75 La Délégation interministérielle à l'Aménagement du Territoire et à l'Attractivité Régionale est une ancienne administration française chargée, de 1963 à 2014, de préparer les orientations et de mettre en œuvre la politique nationale d'aménagement et de développement du territoire.

services aux activités économiques de la région » (Paumier, 1998).
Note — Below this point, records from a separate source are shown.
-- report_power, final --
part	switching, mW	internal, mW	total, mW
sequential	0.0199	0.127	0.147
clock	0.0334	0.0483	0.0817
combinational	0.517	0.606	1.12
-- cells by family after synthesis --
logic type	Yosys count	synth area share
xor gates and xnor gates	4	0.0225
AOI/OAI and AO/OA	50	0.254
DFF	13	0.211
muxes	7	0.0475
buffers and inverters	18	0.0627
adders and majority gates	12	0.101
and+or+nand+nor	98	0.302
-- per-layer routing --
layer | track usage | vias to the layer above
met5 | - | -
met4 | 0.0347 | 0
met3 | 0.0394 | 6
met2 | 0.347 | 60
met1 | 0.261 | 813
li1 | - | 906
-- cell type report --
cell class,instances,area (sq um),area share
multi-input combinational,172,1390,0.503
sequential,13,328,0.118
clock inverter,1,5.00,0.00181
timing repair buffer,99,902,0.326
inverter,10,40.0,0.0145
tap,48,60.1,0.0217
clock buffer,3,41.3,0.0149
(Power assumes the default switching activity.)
[src/rtl/keypad_digit_entry.sv]
// Numeric keypad digit entry: captures one digit per debounced press and
// shifts it into a 4-digit mm:ss BCD buffer that the cook timer loads.
module keypad_digit_entry
    import microondas_pkg::*;
#(
    parameter int NUM_KEYS_P   = NUM_KEYS,
    parameter int MAX_DIGITS_P = MAX_DIGITS
) (
    input  logic                          clk,
    input  logic                          rst,
    input  logic [NUM_KEYS_P-1:0]         keys,
    input  logic                          key_stable,
    input  logic                          cancel,
    input  logic                          load_ack,
    output logic [BCD_W-1:0]              bcd_digit,
    output logic                          digit_valid,
    output logic                          key_error,
    output logic [BCD_W*MAX_DIGITS_P-1:0] time_bcd,
    output logic [2:0]                    digit_count,
    output logic                          full
);

    localparam int TW = BCD_W * MAX_DIGITS_P;

    entry_state_e            state_q, state_d;
    logic [NUM_KEYS_P-1:0]   key_reg_q, key_reg_d;
    logic [BCD_W-1:0]        bcd_digit_q, bcd_digit_d;
    logic                    digit_valid_q, digit_valid_d;
    logic                    key_error_q, key_error_d;
    logic [TW-1:0]           time_bcd_q, time_bcd_d;
    logic [2:0]              digit_count_q, digit_count_d;

    logic [BCD_W-1:0]        enc_index_s;
    logic                    enc_valid_s;
    logic                    full_s;
    logic                    clear_s;

    onehot_to_bcd #(.N(NUM_KEYS_P)) u_enc (
        .onehot_i (key_reg_q),
        .index_o  (enc_index_s),
        .valid_o  (enc_valid_s)
    );

    assign full_s  = (digit_count_q == 3'(MAX_DIGITS_P));
    assign clear_s = cancel | load_ack;

    // Next-state, capture evaluation and buffer update; a clear beats a capture.
    always_comb begin
        state_d       = state_q;
        key_reg_d     = key_reg_q;
        bcd_digit_d   = bcd_digit_q;
        digit_valid_d = 1'b0;
        key_error_d   = 1'b0;
        time_bcd_d    = time_bcd_q;
        digit_count_d = digit_count_q;

        case (state_q)
            ST_IDLE: begin
                if (key_stable) begin
                    key_reg_d = keys;
                    state_d   = ST_CAPTURE;
                end else begin
                    state_d   = ST_IDLE;
                end
            end
            ST_CAPTURE: begin
                state_d = ST_WAIT_RELEASE;
                if (clear_s) begin
                    digit_valid_d = 1'b0;
                end else if (enc_valid_s && !full_s) begin
                    bcd_digit_d   = enc_index_s;
                    digit_valid_d = 1'b1;
                    time_bcd_d    = {time_bcd_q[TW-BCD_W-1:0], enc_index_s};
                    digit_count_d = digit_count_q + 3'd1;
                end else begin
                    key_error_d   = 1'b1;
                end
            end
            ST_WAIT_RELEASE: begin
                if (key_stable) begin
                    state_d = ST_WAIT_RELEASE;
                end else begin
                    state_d = ST_IDLE;
                end
            end
            default: begin
                state_d = ST_IDLE;
            end
        endcase

        if (clear_s) begin
            time_bcd_d    = {TW{1'b0}};
            digit_count_d = 3'd0;
        end else begin
            digit_count_d = digit_count_d;
        end
    end

    // State and output registers with synchronous reset.
    always_ff @(posedge clk) begin
        if (rst) begin
            state_q       <= ST_IDLE;
            key_reg_q     <= {NUM_KEYS_P{1'b0}};
            bcd_digit_q   <= {BCD_W{1'b0}};
            digit_valid_q <= 1'b0;
            key_error_q   <= 1'b0;
            time_bcd_q    <= {TW{1'b0}};
            digit_count_q <= 3'd0;
        end else begin
            state_q       <= state_d;
            key_reg_q     <= key_reg_d;
            bcd_digit_q   <= bcd_digit_d;
            digit_valid_q <= digit_valid_d;
            key_error_q   <= key_error_d;
            time_bcd_q    <= time_bcd_d;
            digit_count_q <= digit_count_d;
        end
    end

    assign bcd_digit   = bcd_digit_q;
    assign digit_valid = digit_valid_q;
    assign key_error   = key_error_q;
    assign time_bcd    = time_bcd_q;
    assign digit_count = digit_count_q;
    assign full        = full_s;

endmodule : keypad_digit_entry
**config.mk**
```make
export PLATFORM = sky130hd
export DESIGN_NAME = mstq_arbiter
export DESIGN_NICKNAME = d
export VERILOG_FILES = /design/src/rtl/mstq_arbiter_pkg.sv /design/src/rtl/rr_pick2.sv /design/src/rtl/mstq_arbiter.sv
export SDC_FILE = /design/constraint.sdc
export NUM_CORES = 1
export LEC_CHECK = 0
export ABC_CLOCK_PERIOD_IN_PS = 3100
export BUFFER_PORTS_ARGS = -buffer_cell sky130_fd_sc_hd__buf_4
export CAP_MARGIN = 5
export CELL_PAD_IN_SITES_DETAIL_PLACEMENT = 1
export CELL_PAD_IN_SITES_GLOBAL_PLACEMENT = 2
export CORE_MARGIN = 2
export CORE_UTILIZATION = 33
export DETAILED_ROUTE_END_ITERATION = 8
export PLACE_DENSITY = 0.87
export SETUP_SLACK_MARGIN = 0.2
export SLEW_MARGIN = 20
export SYNTH_ARGS = -nofsm -noshare
export SYNTH_HDL_FRONTEND = slang
export SYNTH_SLANG_ARGS = --single-unit
```
**constraint.sdc**
```tcl
create_clock -name clk_125 -period 3.1 [get_ports clk_125]
set_clock_uncertainty 0.05 [all_clocks]
set_input_delay 0 -clock clk_125 [delete_from_list [all_inputs] [get_ports clk_125]]
set_output_delay 0 -clock clk_125 [all_outputs]
set_load 0.02 [all_outputs]
```
`src/rtl/spi_count_sender_pkg.sv`:
```
// Shared definitions for the spi_count_sender block.
//   spi_state_t  : frame sequencer states (IDLE -> LEAD -> XFER -> TRAIL)
//   SPI_DATA_W   : default counter / frame width in bits
//   SPI_CLK_DIV  : default clk_100 cycles per SCLK half-period
package spi_pkg;

  typedef enum logic [1:0] {
    IDLE  = 2'd0,
    LEAD  = 2'd1,
    XFER  = 2'd2,
    TRAIL = 2'd3
  } spi_state_t;

  localparam int SPI_DATA_W  = 8;
  localparam int SPI_CLK_DIV = 4;

endpackage

```
`src/rtl/spi_count_sender_if.sv`:
```
// Signal bundle between spi_count_sender and its environment.
//   next_count, start_send : synchronized button levels into the block
//   spi_miso               : serial data from the SPI slave
//   spi_sclk/mosi/cs_n     : SPI mode-0 master outputs
//   busy, done             : frame in progress / one-cycle end-of-frame pulse
//   count_o, rx_data       : press counter and last received byte
//   state                  : frame sequencer state, for observation only
// Handshake: start_send has no ready; a rising edge is accepted only while
// busy is low and is silently dropped otherwise. done marks the single cycle
// in which rx_data is updated and busy falls.
interface spi_count_sender_if #(
  parameter int DATA_W = spi_pkg::SPI_DATA_W
) ();
  logic              next_count;
  logic              start_send;
  logic              spi_miso;
  logic              spi_sclk;
  logic              spi_mosi;
  logic              spi_cs_n;
  logic              busy;
  logic              done;
  logic [DATA_W-1:0] count_o;
  logic [DATA_W-1:0] rx_data;
  spi_pkg::spi_state_t state;

  // The block is the SPI master.
  modport master (
    input  next_count, start_send, spi_miso,
    output spi_sclk, spi_mosi, spi_cs_n, busy, done, count_o, rx_data, state
  );

  modport slave (
    output next_count, start_send, spi_miso,
    input  spi_sclk, spi_mosi, spi_cs_n, busy, done, count_o, rx_data, state
  );
endinterface

```
`src/rtl/spi_count_sender_rise_detect.sv`:
```
// Rising-edge detector for an already-synchronized level.
//   clk_100 : system clock
//   s_rst   : synchronous active-high reset
//   i_level : input level
//   o_event : high for the cycle in which i_level is high and was low the
//             cycle before
// The history register resets to 1 so a level held high through reset does
// not produce a spurious event.
module rise_detect (
  input  logic clk_100,
  input  logic s_rst,
  input  logic i_level,
  output logic o_event
);

  logic r_prev;

  always_ff @(posedge clk_100) begin
    if (s_rst) r_prev <= 1'b1;
    else       r_prev <= i_level;
  end

  assign o_event = i_level & ~r_prev;

endmodule

```
`src/rtl/spi_count_sender.sv`:
```
// Press counter plus SPI mode-0 master that sends a snapshot of the counter,
// MSB first, on each start_send rising edge, and captures the MISO byte.
//   clk_100 : system clock
//   s_rst   : synchronous active-high reset
//   bus     : spi_count_sender_if master modport (buttons, SPI pins, status)
// Frame: cs_n low for CLK_DIV*(2*DATA_W+2) cycles = LEAD + DATA_W SCLK
// pulses of CLK_DIV high + CLK_DIV low + TRAIL.
module spi_count_sender
  import spi_pkg::*;
#(
  parameter int DATA_W  = SPI_DATA_W,
  parameter int CLK_DIV = SPI_CLK_DIV
) (
  input logic                  clk_100,
  input logic                  s_rst,
  spi_count_sender_if.master   bus
);

  localparam int DIV_W = (CLK_DIV > 1) ? $clog2(CLK_DIV) : 1;
  localparam int BIT_W = $clog2(DATA_W + 1);
  localparam logic [DIV_W-1:0] DIV_LAST = DIV_W'(CLK_DIV - 1);
  localparam logic [BIT_W-1:0] BIT_LAST = BIT_W'(DATA_W - 1);

  logic w_cnt_ev;
  logic w_start_ev;

  rise_detect u_cnt_edge (
    .clk_100 (clk_100),
    .s_rst   (s_rst),
    .i_level (bus.next_count),
    .o_event (w_cnt_ev)
  );

  rise_detect u_start_edge (
    .clk_100 (clk_100),
    .s_rst   (s_rst),
    .i_level (bus.start_send),
    .o_event (w_start_ev)
  );

  // Wrapping press counter, live in every state.
  logic [DATA_W-1:0] r_count;

  always_ff @(posedge clk_100) begin
    if (s_rst)         r_count <= '0;
    else if (w_cnt_ev) r_count <= r_count + 1'b1;
  end

  spi_state_t        r_state;
  logic [DIV_W-1:0]  r_div;
  logic [BIT_W-1:0]  r_bits;
  logic [DATA_W-1:0] r_tx;
  logic [DATA_W-1:0] r_rx;
  logic [DATA_W-1:0] r_rx_data;
  logic              r_sclk;
  logic              r_mosi;
  logic              r_cs_n;
  logic              r_busy;
  logic              r_done;

  always_ff @(posedge clk_100) begin
    if (s_rst) begin
      r_state   <= IDLE;
      r_div     <= '0;
      r_bits    <= '0;
      r_tx      <= '0;
      r_rx      <= '0;
      r_rx_data <= '0;
      r_sclk    <= 1'b0;
      r_mosi    <= 1'b0;
      r_cs_n    <= 1'b1;
      r_busy    <= 1'b0;
      r_done    <= 1'b0;
    end else begin
      r_done <= 1'b0;
      case (r_state)
        IDLE: begin
          r_sclk <= 1'b0;
          if (w_start_ev) begin
            // r_count is the pre-increment value if next_count fires too.
            r_tx    <= r_count;
            r_mosi  <= r_count[DATA_W-1];
            r_div   <= '0;
            r_bits  <= '0;
            r_cs_n  <= 1'b0;
            r_busy  <= 1'b1;
            r_state <= LEAD;
          end
        end

        LEAD: begin
          if (r_div == DIV_LAST) begin
            r_div   <= '0;
            r_state <= XFER;
          end else begin
            r_div <= r_div + 1'b1;
          end
        end

        XFER: begin
          if (r_div == DIV_LAST) begin
            r_div <= '0;
            if (!r_sclk) begin
              // Rising SCLK: slave data has been stable for a half period.
              r_sclk <= 1'b1;
              r_rx   <= {r_rx[DATA_W-2:0], bus.spi_miso};
            end else begin
              r_sclk <= 1'b0;
              r_bits <= r_bits + 1'b1;
              if (r_bits == BIT_LAST) begin
                // Last bit: leave MOSI as is and close the frame.
                r_state <= TRAIL;
              end else begin
                r_tx   <= {r_tx[DATA_W-2:0], 1'b0};
                r_mosi <= r_tx[DATA_W-2];
              end
            end
          end else begin
            r_div <= r_div + 1'b1;
          end
        end

        TRAIL: begin
          if (r_div == DIV_LAST) begin
            r_div     <= '0;
            r_cs_n    <= 1'b1;
            r_busy    <= 1'b0;
            r_done    <= 1'b1;
            r_rx_data <= r_rx;
            r_state   <= IDLE;
          end else begin
            r_div <= r_div + 1'b1;
          end
        end

        default: r_state <= IDLE;
      endcase
    end
  end

  assign bus.spi_sclk = r_sclk;
  assign bus.spi_mosi = r_mosi;
  assign bus.spi_cs_n = r_cs_n;
  assign bus.busy     = r_busy;
  assign bus.done     = r_done;
  assign bus.count_o  = r_count;
  assign bus.rx_data  = r_rx_data;
  assign bus.state    = r_state;

endmodule

```
`src/flat_wrapper.sv`:
```
// flat-port wrapper written by rule: the top's interface ports become plain ports
module spi_count_sender_flat import spi_pkg::*;
#(
  parameter int DATA_W  = SPI_DATA_W,
  parameter int CLK_DIV = SPI_CLK_DIV
)
  (clk_100, s_rst, bus_next_count, bus_start_send, bus_spi_miso, bus_spi_sclk, bus_spi_mosi, bus_spi_cs_n, bus_busy, bus_done, bus_count_o, bus_rx_data, bus_state);
  spi_count_sender_if #(.DATA_W(DATA_W)) bus_i ();
  input logic clk_100;
  input logic s_rst;
  input wire logic [$bits(bus_i.next_count)-1:0] bus_next_count;
  input wire logic [$bits(bus_i.start_send)-1:0] bus_start_send;
  input wire logic [$bits(bus_i.spi_miso)-1:0] bus_spi_miso;
  output wire logic [$bits(bus_i.spi_sclk)-1:0] bus_spi_sclk;
  output wire logic [$bits(bus_i.spi_mosi)-1:0] bus_spi_mosi;
  output wire logic [$bits(bus_i.spi_cs_n)-1:0] bus_spi_cs_n;
  output wire logic [$bits(bus_i.busy)-1:0] bus_busy;
  output wire logic [$bits(bus_i.done)-1:0] bus_done;
  output wire logic [$bits(bus_i.count_o)-1:0] bus_count_o;
  output wire logic [$bits(bus_i.rx_data)-1:0] bus_rx_data;
  output wire logic [$bits(bus_i.state)-1:0] bus_state;
  assign bus_i.next_count = bus_next_count;
  assign bus_i.start_send = bus_start_send;
  assign bus_i.spi_miso = bus_spi_miso;
  assign bus_spi_sclk = bus_i.spi_sclk;
  assign bus_spi_mosi = bus_i.spi_mosi;
  assign bus_spi_cs_n = bus_i.spi_cs_n;
  assign bus_busy = bus_i.busy;
  assign bus_done = bus_i.done;
  assign bus_count_o = bus_i.count_o;
  assign bus_rx_data = bus_i.rx_data;
  assign bus_state = bus_i.state;
  spi_count_sender #(.DATA_W(DATA_W), .CLK_DIV(CLK_DIV)) u_core (.clk_100(clk_100), .s_rst(s_rst), .bus(bus_i));
endmodule
```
Cette situation de délaissement des politiques

nationales a amené les acteurs des villes petites et moyennes à s’investir dans le Programme National de Renouvellement Urbain (PNRU) depuis le début des années 2000, dans une recherche de rénovation urbaine (Gaudin, 2018).

Encadré 5 Une politique des villes moyennes

En 1973, une politique des villes moyennes est inaugurée par la DATAR : celle-ci met notamment l’accent sur des opérations d’embellissement et d’aménagement du cadre de vie : « alors que la politique des métropoles d’équilibre avait pour ambition de structurer l’espace

régional en offrant à la France des pôles d’importance, alternatifs à l’expansion parisienne, la politique des villes moyennes se déploie à travers des projets d’aménagement d’équipements publics ou le développement des services collectifs centrés sur les besoins des villes elle-même » (Santamaria, 2012,

p. 9). En 1976, face aux conséquences de la crise économique, pour les villes moyennes, les financements des opérations concernant l’environnement urbain vers l’attraction de nouvelles activités industrielles et tertiaires sont réorientés vers des primes à l’installation dans les secteurs industriel et tertiaire. En 1979, la politique des villes moyennes est abandonnée. Face au désengagement financier de l’État, les villes tentent d’assurer leur pérennité par elles-mêmes et se met alors en place une compétition entre villes afin d’attirer de nouveaux investissements publics et privés. Le rapport Guichard (1986) consacre la notion de concurrence entre les villes : le destin des villes se mesure à présent en lien avec les villes européennes, en termes d’attractivité et créativité. Cette posture se traduit par une promotion de l’image de la ville à l’extérieur, avec une politique de communication forte et l’encouragement des déplacements des personnes et entreprises (Santamaria, 2012). Ce déclin peut s’expliquer par des évolutions économiques et spatiales des quarante dernières années : « aujourd’hui ces villes sont concernées par certains enjeux majeurs d’aménagement du territoire comme la promotion d’une organisation polycentrique des territoires, la structuration des espaces métropolisés ou la question des rapports urbain/rural » (Santamaria, 2012, p. 3).